- Work to be completed
From the data below, return each line in which the string "constraint" is found.

- Working data
## config.mk

```make
export PLATFORM = sky130hd
export DESIGN_NAME = mrpc_top
export DESIGN_NICKNAME = d
export VERILOG_FILES = /design/src/shared/mrpc_pkg.sv /design/src/mrpc_sync.sv /design/src/mrpc_top.sv
export SDC_FILE = /design/constraint.sdc
export NUM_CORES = 1
export LEC_CHECK = 0
export BUFFER_PORTS_ARGS = -buffer_cell sky130_fd_sc_hd__buf_2
export CORE_AREA = 2 2 155 157
export CTS_CLUSTER_DIAMETER = 50
export DETAILED_ROUTE_END_ITERATION = 12
export DIE_AREA = 0 0 157 159
export MAX_ROUTING_LAYER = met4
export PLACE_DENSITY = 0.61
export SYNTH_ARGS = -nofsm -noshare
export SYNTH_HDL_FRONTEND = slang
export SYNTH_SLANG_ARGS = --single-unit
```

## constraint.sdc

```tcl
create_clock -name CORE_CLK -period 1.95 [get_ports CORE_CLK]
set_input_delay 0.0975 -clock CORE_CLK [delete_from_list [all_inputs] [get_ports CORE_CLK]]
set_output_delay 0.0975 -clock CORE_CLK [all_outputs]
set_load 0.01 [all_outputs]
```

- Exercise result
export SDC_FILE = /design/constraint.sdc
## constraint.sdc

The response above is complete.